MicroRNAs are noncoding RNAs which are involved in the occurrence and progression of tumors. This study aims to explore the role of microRNA-92a in cutaneous malignant melanoma (CMM) and its underlying mechanism. The expression level of microRNA-92a in 75 pairs of CMM tissues and paracancerous tissues was determined using quantitative Real Time-Polymerase Chain Reaction (qRT-PCR). The correlation between microRNA-92a expression with clinical data of CMM patients was analyzed. Besides, microRNA-92a expression in CMM cells and primary epidermal melanocytes (PEM) was determined by qRT-PCR as well. After transfection of si-microRNA-92a in CMM cells, biological performances of CMM were determined using cell counting kit-8 (CCK-8), colony formation and transwell assay, respectively. FOXP1 expression in CMM cells and tissues was determined using Western blot. Kaplan-Meier survival curves were drawn to explore the correlation between the FOXP1 expression and prognosis of CMM patients. MicroRNA-92a was highly expressed in CMM tissues compared with that of paracancerous tissues.
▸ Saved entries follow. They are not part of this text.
===== config.mk =====
export PLATFORM = sky130hd
export DESIGN_NAME = scs_clock_switch
export DESIGN_NICKNAME = d
export VERILOG_FILES = /design/src/inc/scs_pkg.sv /design/src/hw/scs_clock_switch.sv /design/src/hw/scs_glitch_mux.sv /design/src/hw/scs_frac_div.sv
export VERILOG_INCLUDE_DIRS = /design/src /design/src/inc
export SDC_FILE = /design/constraint.sdc
export NUM_CORES = 1
export LEC_CHECK = 0
export BUFFER_PORTS_ARGS = -buffer_cell sky130_fd_sc_hd__buf_4
export CAP_MARGIN = 20
export CORE_MARGIN = 5
export CORE_UTILIZATION = 45
export DETAILED_ROUTE_END_ITERATION = 16
export PLACE_DENSITY = 0.67
export SYNTH_ARGS = -nofsm -noshare
export SYNTH_HDL_FRONTEND = slang
export SYNTH_SLANG_ARGS = --single-unit

===== constraint.sdc =====
create_clock -name ref_clk_i -period 5.9 [get_ports ref_clk_i]
set_clock_uncertainty 0.1 [all_clocks]
set_input_delay 0.295 -clock ref_clk_i [delete_from_list [all_inputs] [get_ports ref_clk_i]]
set_output_delay 0.295 -clock ref_clk_i [all_outputs]
set_load 0.02 [all_outputs]

===== src/inc/scs_cfg.svh =====
// Offsets, field positions, reset values and timing counts of the system clock switch
`ifndef SCS_CFG_SVH
`define SCS_CFG_SVH

// Register byte offsets
`define SCS_OFS_SLOW_TUNE     16'h000C
`define SCS_OFS_REF_DIV       16'h0010
`define SCS_OFS_BIAS          16'h4004
`define SCS_OFS_FAST_TUNE     16'h4008
`define SCS_OFS_CRYSTAL_CTRL  16'h401C
`define SCS_OFS_CPU_CLOCK     16'h4020
`define SCS_OFS_IRQ_STATUS    16'h4024
`define SCS_OFS_IRQ_MASK      16'h4028
`define SCS_OFS_CLOCK_STATUS  16'h402C

// Reset values
`define SCS_RST_SLOW_TUNE     4'h0
`define SCS_RST_REF_DIV       16'h5000
`define SCS_RST_BIAS          4'hF
`define SCS_RST_FAST_TUNE     5'h17
`define SCS_RST_CRYSTAL_CTRL  2'h0
`define SCS_RST_CPU_SEL       1'h0
`define SCS_RST_IRQ           3'h0

// Field positions
`define SCS_BIT_MAIN_SEL      0
`define SCS_BIT_CRYSTAL_EN    1
`define SCS_BIT_CPU_SEL       0
`define SCS_IRQ_CRYSTAL_FAIL  0
`define SCS_IRQ_FLASH_FORCE   1
`define SCS_IRQ_SWITCH_DONE   2
`define SCS_REF_INT_MSB       15
`define SCS_REF_INT_LSB       11
`define SCS_REF_FRAC_MSB      10

// Timing: crystal declared dead after this long without an edge
`define SCS_CLK_MHZ           250
`define SCS_XTAL_FAIL_NS      1000
`define SCS_XTAL_FAIL_CYC     ((`SCS_XTAL_FAIL_NS * `SCS_CLK_MHZ) / 1000)

`endif


===== src/inc/scs_pkg.sv =====
// Types shared by the system clock switch
package scs_pkg;

  // One register bus request
  typedef struct packed {
    logic [15:0] addr;
    logic [31:0] wdata;
    logic        wr;
    logic        rd;
  } scs_bus_req_t;

  // Software configuration that steers the clock tree
  typedef struct packed {
    logic [3:0]  slow_tune;
    logic [15:0] ref_div;
    logic [3:0]  bias;
    logic [4:0]  fast_tune;
    logic        crystal_en;
    logic        main_sel;
    logic        cpu_sel;
  } scs_cfg_t;

endpackage


===== src/hw/scs_clock_switch.sv =====
// System clock generation and switching with register port and crystal failover
`timescale 1ns/1ps
`default_nettype none
`include "scs_cfg.svh"

module scs_clock_switch (
  input  wire logic        ref_clk_i,
  input  wire logic        resetn_i,
  input  wire logic        fast_rc_osc_i,
  input  wire logic        fast_crystal_osc_i,
  input  wire logic        slow_rc_osc_10k_i,
  input  wire logic        slow_crystal_osc_i,
  input  wire logic        flash_busy_i,
  input  wire logic [15:0] addr_i,
  input  wire logic [31:0] wdata_i,
  input  wire logic        wr_i,
  input  wire logic        rd_i,
  output logic [31:0]      rdata_o,
  output logic             main_clock_o,
  output logic             periph_clock_o,
  output logic             processor_clock_o,
  output logic             ram_clock_o,
  output logic             ref_clock_1k_o,
  output logic             slow_crystal_clock_o,
  output logic             crystal_enable_o,
  output logic [3:0]       crystal_bias_o,
  output logic [4:0]       fast_rc_tune_o,
  output logic [3:0]       slow_rc_tune_o,
  output logic             main_is_crystal_o,
  output logic             radio_clock_ok_o,
  output logic             nmi_o,
  output logic             irq_o
);

  localparam logic [8:0] FAIL_CYC = 9'(`SCS_XTAL_FAIL_CYC);

  scs_pkg::scs_bus_req_t req;
  scs_pkg::scs_cfg_t     cfg;
  logic [2:0]            irq_status;
  logic [2:0]            irq_mask;

  // Bundle the bus request
  assign req = '{addr: addr_i, wdata: wdata_i, wr: wr_i, rd: rd_i};

  // Address decode
  wire hit_slow_tune = req.addr == `SCS_OFS_SLOW_TUNE;
  wire hit_ref_div   = req.addr == `SCS_OFS_REF_DIV;
  wire hit_bias      = req.addr == `SCS_OFS_BIAS;
  wire hit_fast_tune = req.addr == `SCS_OFS_FAST_TUNE;
  wire hit_xtal_ctrl = req.addr == `SCS_OFS_CRYSTAL_CTRL;
  wire hit_cpu_clock = req.addr == `SCS_OFS_CPU_CLOCK;
  wire hit_irq_stat  = req.addr == `SCS_OFS_IRQ_STATUS;
  wire hit_irq_mask  = req.addr == `SCS_OFS_IRQ_MASK;
  wire hit_clk_stat  = req.addr == `SCS_OFS_CLOCK_STATUS;

  // Clock tree wires
  logic main_clk;
  logic main_cur_sel;
  logic cpu_clk;
  logic cpu_cur_sel;
  logic ram_clk;
  logic ref_clk_1k;
  logic main_d;
  logic main_rise;
  logic periph_clk;

  // Crystal watchdog wires
  logic       xtal_d;
  logic       xtal_edge;
  logic [8:0] xtal_idle;
  logic       watch_on;
  logic       xtal_fail;
  logic       failover;

  // Crystal is watched only while it is enabled and feeding the main clock
  assign xtal_edge = fast_crystal_osc_i != xtal_d;
  assign watch_on  = cfg.crystal_en && main_cur_sel;
  assign xtal_fail = watch_on && (xtal_idle == FAIL_CYC - 9'h001);

  // Idle counter restarts on every crystal transition
  always_ff @(posedge ref_clk_i) begin
    if (!resetn_i) begin
      xtal_d    <= 1'b0;
      xtal_idle <= 9'h000;
      failover  <= 1'b0;
    end else begin
      xtal_d    <= fast_crystal_osc_i;
      xtal_idle <= (xtal_edge || !watch_on || xtal_fail) ? 9'h000 : xtal_idle + 9'h001;
      // Failover holds until the main mux has left the crystal
      if (xtal_fail) begin
        failover <= 1'b1;
      end else if (!main_cur_sel) begin
        failover <= 1'b0;
      end
    end
  end

  // Main clock: RC when 0, crystal when 1; the crystal must also be powered
  scs_glitch_mux u_main_mux (
    .ref_clk_i (ref_clk_i),
    .resetn_i  (resetn_i),
    .clk_a_i   (fast_rc_osc_i),
    .clk_b_i   (fast_crystal_osc_i),
    .sel_i     (cfg.main_sel && cfg.crystal_en && !failover),
    .force_i   (failover),
    .clk_o     (main_clk),
    .cur_sel_o (main_cur_sel)
  );

  // Peripheral clock toggles on each main rising edge, so it is exactly half
  assign main_rise = main_clk && !main_d;

  always_ff @(posedge ref_clk_i) begin
    if (!resetn_i) begin
      main_d     <= 1'b0;
      periph_clk <= 1'b0;
    end else begin
      main_d <= main_clk;
      if (main_rise) begin
        periph_clk <= !periph_clk;
      end
    end
  end

  // CPU source: flash work pins it at 12 MHz, which is main on RC, peripheral on crystal
  wire cpu_normal_sel = cfg.cpu_sel;
  wire cpu_flash_sel  = !main_cur_sel;
  wire cpu_eff_sel    = flash_busy_i ? cpu_flash_sel : cpu_normal_sel;

  scs_glitch_mux u_cpu_mux (
    .ref_clk_i (ref_clk_i),
    .resetn_i  (resetn_i),
    .clk_a_i   (periph_clk),
    .clk_b_i   (main_clk),
    .sel_i     (cpu_eff_sel),
    .force_i   (1'b0),
    .clk_o     (cpu_clk),
    .cur_sel_o (cpu_cur_sel)
  );

  // RAM takes the inverted CPU select bit, not the flash override, so it runs at twice the peripheral rate while cpu_sel is 0
  scs_glitch_mux u_ram_mux (
    .ref_clk_i (ref_clk_i),
    .resetn_i  (resetn_i),
    .clk_a_i   (periph_clk),
    .clk_b_i   (main_clk),
    .sel_i     (!cfg.cpu_sel),
    .force_i   (1'b0),
    .clk_o     (ram_clk),
    .cur_sel_o ()
  );

  // Reference clock divider, integer and fraction straight from software
  scs_frac_div u_ref_div (
    .ref_clk_i  (ref_clk_i),
    .resetn_i   (resetn_i),
    .src_i      (slow_rc_osc_10k_i),
    .div_int_i  (cfg.ref_div[`SCS_REF_INT_MSB:`SCS_REF_INT_LSB]),
    .div_frac_i (cfg.ref_div[`SCS_REF_FRAC_MSB:0]),
    .clk_o      (ref_clk_1k)
  );

  // Interrupt events
  logic flash_d;
  logic main_sel_d;
  wire  flash_start = flash_busy_i && !flash_d;
  wire  switch_done = main_cur_sel != main_sel_d;
  wire  [2:0] irq_set = {switch_done, flash_start, xtal_fail};
  wire  [2:0] irq_clr = (req.rd && hit_irq_stat) ? irq_status : 3'h0;
  wire  [2:0] next_irq_status = (irq_status & ~irq_clr) | irq_set;

  // Software-visible configuration; failover pulls the main select back to RC
  always_ff @(posedge ref_clk_i) begin
    if (!resetn_i) begin
      cfg.slow_tune  <= `SCS_RST_SLOW_TUNE;
      cfg.ref_div    <= `SCS_RST_REF_DIV;
      cfg.bias       <= `SCS_RST_BIAS;
      cfg.fast_tune  <= `SCS_RST_FAST_TUNE;
      cfg.crystal_en <= 1'((`SCS_RST_CRYSTAL_CTRL >> `SCS_BIT_CRYSTAL_EN));
      cfg.main_sel   <= 1'b0;
      cfg.cpu_sel    <= `SCS_RST_CPU_SEL;
      irq_mask       <= `SCS_RST_IRQ;
    end else begin
      if (req.wr && hit_slow_tune) begin
        cfg.slow_tune <= req.wdata[3:0];
      end
      if (req.wr && hit_ref_div) begin
        cfg.ref_div <= req.wdata[15:0];
      end
      if (req.wr && hit_bias) begin
        cfg.bias <= req.wdata[3:0];
      end
      if (req.wr && hit_fast_tune) begin
        cfg.fast_tune <= req.wdata[4:0];
      end
      if (req.wr && hit_xtal_ctrl) begin
        cfg.crystal_en <= req.wdata[`SCS_BIT_CRYSTAL_EN];
      end
      // Failure wins over a same-cycle write of the select
      if (xtal_fail) begin
        cfg.main_sel <= 1'b0;
      end else if (req.wr && hit_xtal_ctrl) begin
        cfg.main_sel <= req.wdata[`SCS_BIT_MAIN_SEL];
      end
      if (req.wr && hit_cpu_clock) begin
        cfg.cpu_sel <= req.wdata[`SCS_BIT_CPU_SEL];
      end
      if (req.wr && hit_irq_mask) begin
        irq_mask <= req.wdata[2:0];
      end
    end
  end

  // Read data mux; unmapped addresses read zero
  wire [31:0] rd_clk_stat = {26'h0, flash_busy_i, failover, cpu_cur_sel, main_cur_sel,
                             cfg.crystal_en, radio_clock_ok_o};
  wire [31:0] rd_mux =
      hit_slow_tune ? {28'h0, cfg.slow_tune} :
      hit_ref_div   ? {16'h0, cfg.ref_div} :
      hit_bias      ? {28'h0, cfg.bias} :
      hit_fast_tune ? {27'h0, cfg.fast_tune} :
      hit_xtal_ctrl ? {30'h0, cfg.crystal_en, cfg.main_sel} :
      hit_cpu_clock ? {31'h0, cfg.cpu_sel} :
      hit_irq_stat  ? {29'h0, irq_status} :
      hit_irq_mask  ? {29'h0, irq_mask} :
      hit_clk_stat  ? rd_clk_stat :
      32'h0000_0000;

  // Status, read data and event outputs; set wins over read-clear
  always_ff @(posedge ref_clk_i) begin
    if (!resetn_i) begin
      irq_status <= `SCS_RST_IRQ;
      flash_d    <= 1'b0;
      main_sel_d <= 1'b0;
      rdata_o    <= 32'h0000_0000;
      nmi_o      <= 1'b0;
      irq_o      <= 1'b0;
    end else begin
      irq_status <= next_irq_status;
      flash_d    <= flash_busy_i;
      main_sel_d <= main_cur_sel;
      rdata_o    <= req.rd ? rd_mux : 32'h0000_0000;
      nmi_o      <= xtal_fail;
      irq_o      <= |(next_irq_status & irq_mask);
    end
  end

  // Clock and control outputs, all registered
  always_ff @(posedge ref_clk_i) begin
    if (!resetn_i) begin
      main_clock_o         <= 1'b0;
      periph_clock_o       <= 1'b0;
      processor_clock_o    <= 1'b0;
      ram_clock_o          <= 1'b0;
      ref_clock_1k_o       <= 1'b0;
      slow_crystal_clock_o <= 1'b0;
      crystal_enable_o     <= 1'b0;
      crystal_bias_o       <= `SCS_RST_BIAS;
      fast_rc_tune_o       <= `SCS_RST_FAST_TUNE;
      slow_rc_tune_o       <= `SCS_RST_SLOW_TUNE;
      main_is_crystal_o    <= 1'b0;
      radio_clock_ok_o     <= 1'b0;
    end else begin
      main_clock_o         <= main_clk;
      periph_clock_o       <= periph_clk;
      processor_clock_o    <= cpu_clk;
      ram_clock_o          <= ram_clk;
      ref_clock_1k_o       <= ref_clk_1k;
      slow_crystal_clock_o <= slow_crystal_osc_i;
      crystal_enable_o     <= cfg.crystal_en;
      crystal_bias_o       <= cfg.bias;
      fast_rc_tune_o       <= cfg.fast_tune;
      slow_rc_tune_o       <= cfg.slow_tune;
      main_is_crystal_o    <= main_cur_sel;
      // Radio timing is only trusted on the crystal
      radio_clock_ok_o     <= main_cur_sel && cfg.crystal_en && !failover;
    end
  end

endmodule

`default_nettype wire


===== src/hw/scs_glitch_mux.sv =====
// Glitch-free two-way selector for sampled clock waveforms
`timescale 1ns/1ps
`default_nettype none

module scs_glitch_mux (
  input  wire logic ref_clk_i,
  input  wire logic resetn_i,
  input  wire logic clk_a_i,
  input  wire logic clk_b_i,
  input  wire logic sel_i,
  input  wire logic force_i,
  output logic      clk_o,
  output logic      cur_sel_o
);

  logic cur_src;
  logic new_src;
  logic swap_ok;
  logic next_sel;

  // Unforced, hand over only while both sides are low, so no pulse is shortened
  assign cur_src  = cur_sel_o ? clk_b_i : clk_a_i;
  assign new_src  = sel_i ? clk_b_i : clk_a_i;
  assign swap_ok  = (sel_i != cur_sel_o) && !new_src && (!cur_src || force_i);
  assign next_sel = swap_ok ? sel_i : cur_sel_o;

  // A dead source may sit high forever; force lets the switch leave it
  always_ff @(posedge ref_clk_i) begin
    if (!resetn_i) begin
      cur_sel_o <= 1'b0;
      clk_o     <= 1'b0;
    end else begin
      cur_sel_o <= next_sel;
      clk_o     <= next_sel ? clk_b_i : clk_a_i;
    end
  end

endmodule

`default_nettype wire


===== src/hw/scs_frac_div.sv =====
// Fractional-N divider making the 1 kHz reference from the 10 kHz oscillator
`timescale 1ns/1ps
`default_nettype none

module scs_frac_div (
  input  wire logic        ref_clk_i,
  input  wire logic        resetn_i,
  input  wire logic        src_i,
  input  wire logic [4:0]  div_int_i,
  input  wire logic [10:0] div_frac_i,
  output logic             clk_o
);

  logic        src_d;
  logic        src_rise;
  logic [4:0]  cnt;
  logic [10:0] frac_acc;
  logic [11:0] frac_sum;
  logic [4:0]  int_eff;
  logic [5:0]  period;
  logic        wrap;
  logic [4:0]  next_cnt;

  // Ratios below two cannot form a square wave
  assign src_rise = src_i && !src_d;
  assign int_eff  = (div_int_i < 5'h02) ? 5'h02 : div_int_i;
  assign frac_sum = {1'b0, frac_acc} + {1'b0, div_frac_i};
  assign period   = {1'b0, int_eff} + {5'h00, frac_sum[11]};
  assign wrap     = ({1'b0, cnt} + 6'h01) >= period;
  assign next_cnt = wrap ? 5'h00 : cnt + 5'h01;

  // Count source edges; the fraction stretches a period by one edge
  always_ff @(posedge ref_clk_i) begin
    if (!resetn_i) begin
      src_d    <= 1'b0;
      cnt      <= 5'h00;
      frac_acc <= 11'h000;
      clk_o    <= 1'b0;
    end else begin
      src_d <= src_i;
      if (src_rise) begin
        cnt   <= next_cnt;
        clk_o <= next_cnt < {1'b0, int_eff[4:1]};
        if (wrap) begin
          frac_acc <= frac_sum[10:0];
        end
      end
    end
  end

endmodule

`default_nettype wire


# ---- After elaboration in Yosys (flattened, before gate mapping)
# Cells that the tools add are included.
dict set report totals {
  out_inout_bits 56
  mem_count 0
  register_bits 131
  ramBits 0
  in_bits 57
  wordCells 144
  romBits 0
  latchBits 0
}
dict set report op_classes {
  bitwise_logic 6
  eq_ne 16
  add_sub_neg 5
  reduce_logical 46
  n_div 0
  order_cmp 3
  n_mul 0
  muxes 27
  shift 0
}
# operator n
set ops {}
lappend ops {{16-bit by 15-bit equality test with 1-bit output (second input constant)} 7}
lappend ops {{6-bit two-way mux} 7}
lappend ops {{1-bit logical AND} 22}
lappend ops {{16-bit by 4-bit equality test with 1-bit output (second input constant)} 1}
lappend ops {{16-bit by 5-bit equality test with 1-bit output (second input constant)} 1}
lappend ops {{16-bit two-way mux} 1}
lappend ops {{1-bit two-way mux} 15}
lappend ops {{1-bit logical NOT} 14}
lappend ops {{11-bit by 11-bit adder with 12-bit output} 1}
lappend ops {{5-bit two-way mux} 2}
lappend ops {{10-bit OR reduction} 1}
lappend ops {{9-bit by 1-bit adder with 9-bit output (second input constant)} 1}
lappend ops {{9-bit by 8-bit equality test with 1-bit output (second input constant)} 1}
lappend ops {{5-bit by 1-bit adder with 6-bit output} 1}
lappend ops {{5-bit by 1-bit adder with 6-bit output (second input constant)} 1}
lappend ops {{3-bit bitwise AND} 2}
lappend ops {{6-bit >= comparator} 1}
lappend ops {{3-bit OR reduction} 2}
lappend ops {{5-bit by 1-bit adder with 5-bit output (second input constant)} 1}
lappend ops {{5-bit by 2-bit less-than comparator with 1-bit output (second input constant)} 1}
lappend ops {{5-bit by 4-bit less-than comparator with 1-bit output} 1}
lappend ops {{1-bit inequality test} 5}
lappend ops {{4-bit two-way mux} 1}
lappend ops {{2-bit AND reduction} 2}
lappend ops {{other kinds (7)} 11}

# ---- Logic depth before layout (Yosys ltp)
dict set report logic_depth {
  ltp_word 10
  depth_mapped 22
  mapped_depth_nobuf 21
}

# ---- By module
# From an unflattened synthesis, not the netlist that was laid out.
dict set report hier_totals {
  hier_cells 636
  hier_area_um2 5666.7
}
# mod area_each_um2 n_inst cells_each
set by_module_without_submodules {}
lappend by_module_without_submodules {scs_clock_switch 3757.4 1 405}
lappend by_module_without_submodules {scs_frac_div 1601.5 1 189}
lappend by_module_without_submodules {scs_glitch_mux 102.6 3 14}

# ---- Worst setup path before layout
# No wires, ideal clock.
dict set report synth_path {
  path_type {reg-to-reg}
  from {register cfg[13] (netlist name)}
  to {register u_ref_div.clk_o}
  t_required_ps 5741
  stages_incl_launch_ff 21
  path_buffers 0
  synth_period_minus_slack_ps 4239
  arrival_ps 4079
  setup_ps 59
  setup_slack_ps 1661
  path_cell_list {dfxtp_1 -> ha_1 -> a211oi_1 -> o21ai_0 -> a21boi_0 -> nor2b_1 -> o21ai_0 -> nand2b_1 -> ha_1 -> ha_1 -> inv_1 -> ha_1 -> a211o_1 -> a21oi_1 -> o21a_1 -> and2_1 -> ha_1 -> a21oi_1 -> o21ai_0 -> a2111oi_0 -> a22o_1}
}
dict set report synth_via {
  elab_chain_cells 5
}
# element line
set synth_rtl {}
lappend synth_rtl {{from (decl)} scs_clock_switch.sv:38} ;# scs_pkg::scs_cfg_t cfg;
lappend synth_rtl {{11-bit by 11-bit adder with 12-bit output} scs_frac_div.sv:27} ;# assign frac_sum = {1'b0, frac_acc} + {1'b0, div_frac_i};
lappend synth_rtl {{5-bit by 1-bit adder with 6-bit output} scs_frac_div.sv:28} ;# assign period = {1'b0, int_eff} + {5'h00, frac_sum[11]};
lappend synth_rtl {{6-bit >= comparator} scs_frac_div.sv:29} ;# assign wrap = ({1'b0, cnt} + 6'h01) >= period;
lappend synth_rtl {{5-bit two-way mux} scs_frac_div.sv:30} ;# assign next_cnt = wrap ? 5'h00 : cnt + 5'h01;
lappend synth_rtl {{named net u_ref_div.next_cnt[2]} scs_frac_div.sv:22} ;# logic [4:0] next_cnt;
lappend synth_rtl {{5-bit by 4-bit less-than comparator with 1-bit output} scs_frac_div.sv:43} ;# clk_o <= next_cnt < {1'b0, int_eff[4:1]};
lappend synth_rtl {{to (signal assigned)} scs_frac_div.sv:43}
lappend synth_rtl {{to (decl)} scs_frac_div.sv:11} ;# output logic clk_o
# The timed path passes the listed nets, and every way through them passes these cells.
# A chain may end at the register's enable or synchronous reset.

# ---- Final worst setup path
# Same ends and word-level chain as after synthesis.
Compared with CMM patients with lower expression of microRNA-92a, those with higher expression of microRNA-92a presented higher tumor stage, higher incidences of lymph node metastasis and distant metastasis, as well as lower overall survival. The knockdown of microRNA-92a remarkably decreased proliferative, invasive and metastatic capacities of CMM cells. Western blot results elucidated that microRNA-92a knockdown in CMM cells upregulates FOXP1 expression. Additionally, rescue experiments showed that mi-croRNA-92a regulates biological performances of CMM cells by regulating FOXP1. MicroRNA-92a is highly expressed in CMM, which is remarkably correlated to tumor stage and poor prognosis of CMM patients. We found that microRNA-92a pro-motes malignant progression of CMM by regulating FOXP1.